The purpose of the invention is to improve the measurement accuracy and expand the range of measured frequencies.

Fig. 1 shows the construction of a single-frequency radio frequency meter meter; in fig. 2 is a view A of FIG. 1i in FIG. 3 shows the resonance curves of two adjacent resonators 1.

The carrier frequency meter of a single microwave radio pulse contains sensors made in the form of cylindrical resonators 1 with a central rod 2 loaded on a capacitive load 3. The loading capacitor 1 is formed by a gap between the end of the central rod 2 and the upper end cover 4 of the cylindrical resonator 1, A flexible membrane 5 mounted on the periphery with the cylindrical part of the resonator 1. By means of screw 6, screwing into cavity 4 of the resonator 1, it is possible to mechanically change the bend of the membrane 5; Thus, changing the size of the gap between the end of the central rod and the membrane, which allows to change the resonant frequency of the resonator by 50-60 MHz. The variation of the resonant frequency within large limits is achieved by varying the length of the central rod 2. The connection of the cylindrical resonator 1 with the waveguide length 7 is carried out by means of connection slits 8, cut perpendicular to the axis in the wide wall of the waveguide length 7. The width of the communication slits 8 is selected coefficient of communication 3 within

lah

O 1 0.04, j,

where Q is the quality factor of cylindrical

rezonators; A - required measurement accuracy

frequencies.

The cylindrical resonator 1 is connected with the detector head 9 by means of loop 10. From the output of the detector head 9, the signal

enters the recording device.
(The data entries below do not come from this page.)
From an optimization exercise on the open Yosys and OpenROAD flow, aimed at small area and a short achievable clock period; shortcuts taken in it are not production practice.
Function not checked in this run: the RTL went through the layout flow alone.

File: design/flow/design.v
`timescale 1ns/1ps
module half_adder(input a,b,output sum,carry);
  assign sum = a ^ b;
  assign carry = a & b;
endmodule
`timescale 1ns/1ps
module full_adder( output sum,carry, input a,b,c);
  wire w1, w2, w3;
  half_adder HA1(.a(a), .b(b), .sum(w1), .carry(w2));
  half_adder HA2(.a(w1), .b(c), .sum(sum), .carry(w3));
  or or1(carry, w2, w3);
endmodule
`timescale 1ns/1ps
module RCA_16bit(output cout, output [15:0] sum, input [15:0] a, b);
    wire [14:0] c;
    full_adder F0(.a(a[0]), .b(b[0]), .c(1'b0), .sum(sum[0]), .carry(c[0]));
    full_adder F1(.a(a[1]), .b(b[1]), .c(c[0]), .sum(sum[1]), .carry(c[1]));
    full_adder F2(.a(a[2]), .b(b[2]), .c(c[1]), .sum(sum[2]), .carry(c[2]));
    full_adder F3(.a(a[3]), .b(b[3]), .c(c[2]), .sum(sum[3]), .carry(c[3]));
    full_adder F4(.a(a[4]), .b(b[4]), .c(c[3]), .sum(sum[4]), .carry(c[4]));
    full_adder F5(.a(a[5]), .b(b[5]), .c(c[4]), .sum(sum[5]), .carry(c[5]));
    full_adder F6(.a(a[6]), .b(b[6]), .c(c[5]), .sum(sum[6]), .carry(c[6]));
    full_adder F7(.a(a[7]), .b(b[7]), .c(c[6]), .sum(sum[7]), .carry(c[7]));
    full_adder F8(.a(a[8]), .b(b[8]), .c(c[7]), .sum(sum[8]), .carry(c[8]));
    full_adder F9(.a(a[9]), .b(b[9]), .c(c[8]), .sum(sum[9]), .carry(c[9]));
    full_adder F10(.a(a[10]), .b(b[10]), .c(c[9]), .sum(sum[10]), .carry(c[10]));
    full_adder F11(.a(a[11]), .b(b[11]), .c(c[10]), .sum(sum[11]), .carry(c[11]));
    full_adder F12(.a(a[12]), .b(b[12]), .c(c[11]), .sum(sum[12]), .carry(c[12]));
    full_adder F13(.a(a[13]), .b(b[13]), .c(c[12]), .sum(sum[13]), .carry(c[13]));
    full_adder F14(.a(a[14]), .b(b[14]), .c(c[13]), .sum(sum[14]), .carry(c[14]));
    full_adder F15(.a(a[15]), .b(b[15]), .c(c[14]), .sum(sum[15]), .carry(cout));
endmodule
`timescale 1ns/1ps
module d_ff(input clk,input [15:0]d,output reg [15:0]q);
  always@(posedge clk)
      q<=d;       
endmodule         
`timescale 1ns / 1ps
module Braun_Multiplier(
    input [7:0] a, b,
    output [15:0] p
);
    wire [15:0] sum_0, sum_1, sum_2, sum_3, sum_4, sum_5, sum_6, sum_7;
    wire [7:0] partial_product[7:0];
    genvar i, j;
    generate
        for (i = 0; i < 8; i = i + 1) begin
            for (j = 0; j < 8; j = j + 1) begin
                assign partial_product[i][j] = a[i] & b[j];   
            end
        end
    endgenerate
    assign sum_0 = {8'b0, partial_product[0]};
    assign sum_1 = {partial_product[1], 1'b0} + sum_0;
    assign sum_2 = {partial_product[2], 2'b0} + sum_1;
    assign sum_3 = {partial_product[3], 3'b0} + sum_2;
    assign sum_4 = {partial_product[4], 4'b0} + sum_3;
    assign sum_5 = {partial_product[5], 5'b0} + sum_4;
    assign sum_6 = {partial_product[6], 6'b0} + sum_5;
    assign sum_7 = {partial_product[7], 7'b0} + sum_6;
    assign p = sum_7;
endmodule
Cylindrical resonators 1 are installed together in the axis of the waveguide segment 7.

-

925

Q 15 20 25 Q 35

45

55

15

To determine the frequency of a single microwave pulse in the working frequency band, cylindrical resonators 1 were tuned to resonant frequencies after 20 MHz. To avoid a signal passing at a frequency between any adjacent resonant frequencies, the passbands of cylindrical resonators should overlap so that at a frequency corresponding to the middle of the interval, the levels of input signals would be the same and slightly higher than the response level of the recording devices (Vj.p) . Then, at the middle frequency of the interval, two recording devices operate simultaneously, corresponding to cylindrical resonators 1 with adjacent resonant frequencies.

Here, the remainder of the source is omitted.